Re: Three scripts needed to run the server, Why?
On Wed, Jul 12, 2017 at 5:49 AM, Tomas Repikwrote: > Thanks guys for joining the discussion, I hope you don't mind if I continue > to argue a bit more. > > The core intelligence and functionality of Cassandra server lays in the Java > classes, which reside in jar archives. This is the place where the main > functionality updates take place. To ease the use of the classes there is, > let's call it "wrapper" script (bin/cassandra), which sets up the environment > for the classes to provide the functionality. This wrapper uses two other > scripts: one of which sits in bin (the include) and the other in etc (the env > file). I agree that the files in bin should not be edited by the users, but > the following quotes from the wrapper script state the opposite: > "Any serious use-case though will likely require customization of the > include." > "Developers and enthusiasts can put a customized include file at > ~/.cassandra.in.sh." > According to these the include file is no different from the environment > file.

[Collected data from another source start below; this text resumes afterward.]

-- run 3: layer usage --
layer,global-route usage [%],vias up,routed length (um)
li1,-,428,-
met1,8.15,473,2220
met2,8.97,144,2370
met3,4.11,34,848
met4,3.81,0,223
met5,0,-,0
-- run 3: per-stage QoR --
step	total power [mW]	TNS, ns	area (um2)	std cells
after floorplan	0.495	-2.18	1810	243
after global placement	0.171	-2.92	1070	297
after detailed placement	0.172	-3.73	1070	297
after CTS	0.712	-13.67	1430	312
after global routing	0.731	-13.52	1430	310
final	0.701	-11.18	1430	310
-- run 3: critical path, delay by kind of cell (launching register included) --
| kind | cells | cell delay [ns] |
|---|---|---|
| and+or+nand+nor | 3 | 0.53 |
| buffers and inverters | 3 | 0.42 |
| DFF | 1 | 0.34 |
[src/rtl/alu_ctrl_mdu.sv]
// ALU control decode (combinational) plus iterative unsigned MULTU/DIVU with HI/LO; result WIDTH+1 cycles after issue.
// stall_o holds the issuing instruction in decode from issue until the op finishes; divide-by-zero finishes the next cycle.
module alu_ctrl_mdu #(
  parameter int WIDTH   = 32,
  parameter int OP_W    = 4,
  parameter int FUNCT_W = 6
) (
  input  logic               clk_i,
  input  logic               rst_i,
  input  logic               valid_i,
  input  logic [OP_W-1:0]    ALUOp_i,
  input  logic [FUNCT_W-1:0] funct_i,
  input  logic [WIDTH-1:0]   rs_data_i,
  input  logic [WIDTH-1:0]   rt_data_i,
  output logic [3:0]         ALUCtrl_o,
  output logic               Sign_extend_o,
  output logic               Mux_ALU_src1,
  output logic [1:0]         hilo_sel_o,
  output logic [WIDTH-1:0]   hilo_data_o,
  output logic               stall_o,
  output logic               done_o
);

  localparam int CW = (WIDTH > 1) ? $clog2(WIDTH) : 1;

  localparam logic [OP_W-1:0] OP_R     = OP_W'(0);
  localparam logic [OP_W-1:0] OP_ADDI  = OP_W'(1);
  localparam logic [OP_W-1:0] OP_SLTIU = OP_W'(2);
  localparam logic [OP_W-1:0] OP_BEQ   = OP_W'(3);
  localparam logic [OP_W-1:0] OP_LUI   = OP_W'(4);
  localparam logic [OP_W-1:0] OP_ORI   = OP_W'(5);
  localparam logic [OP_W-1:0] OP_BNE   = OP_W'(6);

  localparam logic [FUNCT_W-1:0] F_ADDU  = FUNCT_W'(6'b100001);
  localparam logic [FUNCT_W-1:0] F_SUBU  = FUNCT_W'(6'b100011);
  localparam logic [FUNCT_W-1:0] F_AND   = FUNCT_W'(6'b100100);
  localparam logic [FUNCT_W-1:0] F_OR    = FUNCT_W'(6'b100101);
  localparam logic [FUNCT_W-1:0] F_SLT   = FUNCT_W'(6'b101010);
  localparam logic [FUNCT_W-1:0] F_SRA   = FUNCT_W'(6'b000011);
  localparam logic [FUNCT_W-1:0] F_SRAV  = FUNCT_W'(6'b000111);
  localparam logic [FUNCT_W-1:0] F_MULTU = FUNCT_W'(6'b011001);
  localparam logic [FUNCT_W-1:0] F_DIVU  = FUNCT_W'(6'b011011);
  localparam logic [FUNCT_W-1:0] F_MFHI  = FUNCT_W'(6'b010000);
  localparam logic [FUNCT_W-1:0] F_MFLO  = FUNCT_W'(6'b010010);

  localparam logic [3:0] ALU_AND  = 4'd0;
  localparam logic [3:0] ALU_OR   = 4'd1;
  localparam logic [3:0] ALU_ADDU = 4'd4;
  localparam logic [3:0] ALU_SUBU = 4'd5;
  localparam logic [3:0] ALU_SLT  = 4'd6;
  localparam logic [3:0] ALU_SRA  = 4'd8;
  localparam logic [3:0] ALU_SRAV = 4'd9;
  localparam logic [3:0] ALU_LUI  = 4'd10;
  localparam logic [3:0] ALU_SLTU = 4'd11;

  typedef enum logic [1:0] {IDLE, MUL, DIV, DONE} state_t;

  state_t           state_q, state_d;
  logic [WIDTH-1:0] hi_q, lo_q;
  logic [WIDTH-1:0] opnd_q;   // multiplicand or divisor
  logic [WIDTH-1:0] acc_q;    // running product upper half or partial remainder
  logic [WIDTH-1:0] sh_q;     // multiplier bits shifting out / dividend-quotient shift register
  logic [CW-1:0]    cnt_q;

  logic             is_r, is_mul, is_div, start, last, div_zero;
  logic [WIDTH:0]   mul_sum;
  logic [WIDTH+1:0] div_diff;
  logic             div_bit;
  logic [WIDTH-1:0] div_rem;

  always_comb begin
    ALUCtrl_o     = ALU_AND;
    Sign_extend_o = 1'b0;
    hilo_sel_o    = 2'b00;
    case (ALUOp_i)
      OP_R: begin
        case (funct_i)
          F_ADDU:  ALUCtrl_o = ALU_ADDU;
          F_SUBU:  ALUCtrl_o = ALU_SUBU;
          F_AND:   ALUCtrl_o = ALU_AND;
          F_OR:    ALUCtrl_o = ALU_OR;
          F_SLT:   ALUCtrl_o = ALU_SLT;
          F_SRA:   ALUCtrl_o = ALU_SRA;
          F_SRAV:  ALUCtrl_o = ALU_SRAV;
          F_MFHI:  hilo_sel_o = 2'b01;
          F_MFLO:  hilo_sel_o = 2'b10;
          default: ;
        endcase
      end
      OP_ADDI:  begin ALUCtrl_o = ALU_ADDU; Sign_extend_o = 1'b1; end
      OP_SLTIU: ALUCtrl_o = ALU_SLTU;
      OP_BEQ:   begin ALUCtrl_o = ALU_SUBU; Sign_extend_o = 1'b1; end
      OP_BNE:   begin ALUCtrl_o = ALU_SUBU; Sign_extend_o = 1'b1; end
      OP_LUI:   ALUCtrl_o = ALU_LUI;
      OP_ORI:   ALUCtrl_o = ALU_OR;
      default:  ;
    endcase
  end

  assign Mux_ALU_src1 = (ALUOp_i == OP_R) && (funct_i == F_SRA);
  assign hilo_data_o  = (hilo_sel_o == 2'b01) ? hi_q :
                        (hilo_sel_o == 2'b10) ? lo_q : '0;

  assign is_r     = (ALUOp_i == OP_R);
  assign is_mul   = is_r && (funct_i == F_MULTU);
  assign is_div   = is_r && (funct_i == F_DIVU);
  assign start    = valid_i && !rst_i && (is_mul || is_div) && (state_q == IDLE);
  assign div_zero = (rt_data_i == '0);
  assign last     = (cnt_q == CW'(WIDTH - 1));

  assign stall_o = !rst_i && (start || state_q == MUL || state_q == DIV);
  assign done_o  = !rst_i && (state_q == DONE);

  // One shift-add step: add multiplicand when the current multiplier LSB is set, then shift right.
  assign mul_sum  = {1'b0, acc_q} + (sh_q[0] ? {1'b0, opnd_q} : {(WIDTH+1){1'b0}});
  // One restoring step: trial-subtract divisor from {remainder, next dividend bit}.
  assign div_diff = {1'b0, acc_q, sh_q[WIDTH-1]} - {2'b00, opnd_q};
  assign div_bit  = !div_diff[WIDTH+1];
  assign div_rem  = div_bit ? div_diff[WIDTH-1:0] : {acc_q[WIDTH-2:0], sh_q[WIDTH-1]};

  always_ff @(posedge clk_i) begin
    if (rst_i) state_q <= IDLE;
    else       state_q <= state_d;
  end

  always_comb begin
    state_d = state_q;
    case (state_q)
      IDLE: if (start) state_d = is_mul ? MUL : (div_zero ? DONE : DIV);
      MUL:  if (last) state_d = DONE;
      DIV:  if (last) state_d = DONE;
      DONE: state_d = IDLE;
      default: state_d = IDLE;
    endcase
  end

  always_ff @(posedge clk_i) begin
    if (rst_i) begin
      hi_q   <= '0;
      lo_q   <= '0;
      opnd_q <= '0;
      acc_q  <= '0;
      sh_q   <= '0;
      cnt_q  <= '0;
    end else begin
      case (state_q)
        IDLE: begin
          if (start) begin
            opnd_q <= rt_data_i;
            acc_q  <= '0;
            sh_q   <= rs_data_i;
            cnt_q  <= '0;
            if (is_div && div_zero) begin
              lo_q <= '1;
              hi_q <= rs_data_i;
            end
          end
        end
        MUL: begin
          acc_q <= mul_sum[WIDTH:1];
          sh_q  <= {mul_sum[0], sh_q[WIDTH-1:1]};
          cnt_q <= cnt_q + 1'b1;
          if (last) begin
            hi_q <= mul_sum[WIDTH:1];
            lo_q <= {mul_sum[0], sh_q[WIDTH-1:1]};
          end
        end
        DIV: begin
          acc_q <= div_rem;
          sh_q  <= {sh_q[WIDTH-2:0], div_bit};
          cnt_q <= cnt_q + 1'b1;
          if (last) begin
            hi_q <= div_rem;
            lo_q <= {sh_q[WIDTH-2:0], div_bit};
          end
        end
        default: ;
      endcase
    end
  end

endmodule
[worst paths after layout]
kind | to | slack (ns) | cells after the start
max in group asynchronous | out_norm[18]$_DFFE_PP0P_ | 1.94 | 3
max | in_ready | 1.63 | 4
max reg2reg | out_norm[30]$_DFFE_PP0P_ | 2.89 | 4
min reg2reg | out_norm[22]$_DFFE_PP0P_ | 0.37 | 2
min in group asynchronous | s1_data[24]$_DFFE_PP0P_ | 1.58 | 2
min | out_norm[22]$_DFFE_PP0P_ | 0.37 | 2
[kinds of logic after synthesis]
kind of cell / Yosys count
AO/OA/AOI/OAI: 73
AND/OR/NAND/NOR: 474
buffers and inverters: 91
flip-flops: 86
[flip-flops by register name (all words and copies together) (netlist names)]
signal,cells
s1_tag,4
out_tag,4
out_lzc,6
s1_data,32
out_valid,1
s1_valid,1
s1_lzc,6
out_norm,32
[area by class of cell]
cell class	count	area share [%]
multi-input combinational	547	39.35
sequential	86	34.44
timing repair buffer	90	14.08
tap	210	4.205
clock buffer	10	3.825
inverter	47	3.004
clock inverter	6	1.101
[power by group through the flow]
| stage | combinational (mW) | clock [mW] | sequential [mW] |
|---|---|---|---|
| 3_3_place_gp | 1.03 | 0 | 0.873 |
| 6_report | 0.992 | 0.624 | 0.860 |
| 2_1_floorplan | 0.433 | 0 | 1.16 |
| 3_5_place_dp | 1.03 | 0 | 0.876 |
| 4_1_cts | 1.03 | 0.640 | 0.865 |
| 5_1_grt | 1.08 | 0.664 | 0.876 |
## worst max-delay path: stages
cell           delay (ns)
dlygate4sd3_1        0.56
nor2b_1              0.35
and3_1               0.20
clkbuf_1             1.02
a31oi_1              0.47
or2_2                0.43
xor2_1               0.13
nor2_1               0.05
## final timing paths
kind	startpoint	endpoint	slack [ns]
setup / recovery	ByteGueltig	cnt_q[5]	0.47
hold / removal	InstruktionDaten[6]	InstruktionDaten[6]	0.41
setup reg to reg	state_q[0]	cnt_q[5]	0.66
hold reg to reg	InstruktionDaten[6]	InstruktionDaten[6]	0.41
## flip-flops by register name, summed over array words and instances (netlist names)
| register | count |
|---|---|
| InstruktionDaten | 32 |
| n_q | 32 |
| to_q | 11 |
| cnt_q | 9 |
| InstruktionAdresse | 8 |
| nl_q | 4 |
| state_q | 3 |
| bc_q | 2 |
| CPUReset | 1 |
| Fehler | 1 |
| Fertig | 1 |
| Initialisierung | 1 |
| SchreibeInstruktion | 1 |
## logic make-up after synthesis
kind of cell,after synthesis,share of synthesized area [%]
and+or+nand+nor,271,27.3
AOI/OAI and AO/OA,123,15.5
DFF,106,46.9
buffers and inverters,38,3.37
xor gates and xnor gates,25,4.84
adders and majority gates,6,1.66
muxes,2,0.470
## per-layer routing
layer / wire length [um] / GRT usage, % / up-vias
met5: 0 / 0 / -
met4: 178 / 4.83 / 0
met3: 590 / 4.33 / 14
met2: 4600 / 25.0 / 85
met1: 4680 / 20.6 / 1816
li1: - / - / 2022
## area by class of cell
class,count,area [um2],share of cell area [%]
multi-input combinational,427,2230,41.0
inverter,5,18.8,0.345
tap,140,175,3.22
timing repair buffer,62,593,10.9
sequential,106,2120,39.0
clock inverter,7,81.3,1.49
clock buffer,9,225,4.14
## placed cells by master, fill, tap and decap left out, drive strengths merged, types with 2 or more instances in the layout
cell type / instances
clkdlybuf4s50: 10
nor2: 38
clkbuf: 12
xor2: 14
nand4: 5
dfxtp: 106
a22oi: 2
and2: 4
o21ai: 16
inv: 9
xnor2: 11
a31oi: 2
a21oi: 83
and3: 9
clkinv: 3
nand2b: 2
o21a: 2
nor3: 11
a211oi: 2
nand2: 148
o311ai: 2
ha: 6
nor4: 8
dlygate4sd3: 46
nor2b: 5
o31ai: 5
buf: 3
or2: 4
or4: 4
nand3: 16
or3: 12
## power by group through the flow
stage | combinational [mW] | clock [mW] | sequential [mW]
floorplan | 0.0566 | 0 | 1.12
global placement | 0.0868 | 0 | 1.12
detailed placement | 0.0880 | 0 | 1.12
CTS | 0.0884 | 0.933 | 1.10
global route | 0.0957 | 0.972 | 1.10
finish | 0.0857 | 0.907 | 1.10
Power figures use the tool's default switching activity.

But why would you have two separate files meant for the same purpose? cassandra-env.sh is meant to be user configuration, whereas cassandra.in.sh is system configuration. cassandra.in.sh can be used to customize the behavior of the startup script for the system you are deploying to; It is used to integrate. Packages can make customizations here, or you could template it for use with Puppet, Chef, etc. Once deployed, you would not edit this file again. cassandra-env.sh is configuration for Cassandra that lives above what is reasonable to configure in the application. Heap size is a good example of the sort handled here, something to be passed as an argument to the JVM, not something you could use cassandra.yaml for. -- Eric Evans john.eric.ev...@gmail.com - To unsubscribe, e-mail: dev-unsubscr...@cassandra.apache.org For additional commands, e-mail: dev-h...@cassandra.apache.org
Re: Three scripts needed to run the server, Why?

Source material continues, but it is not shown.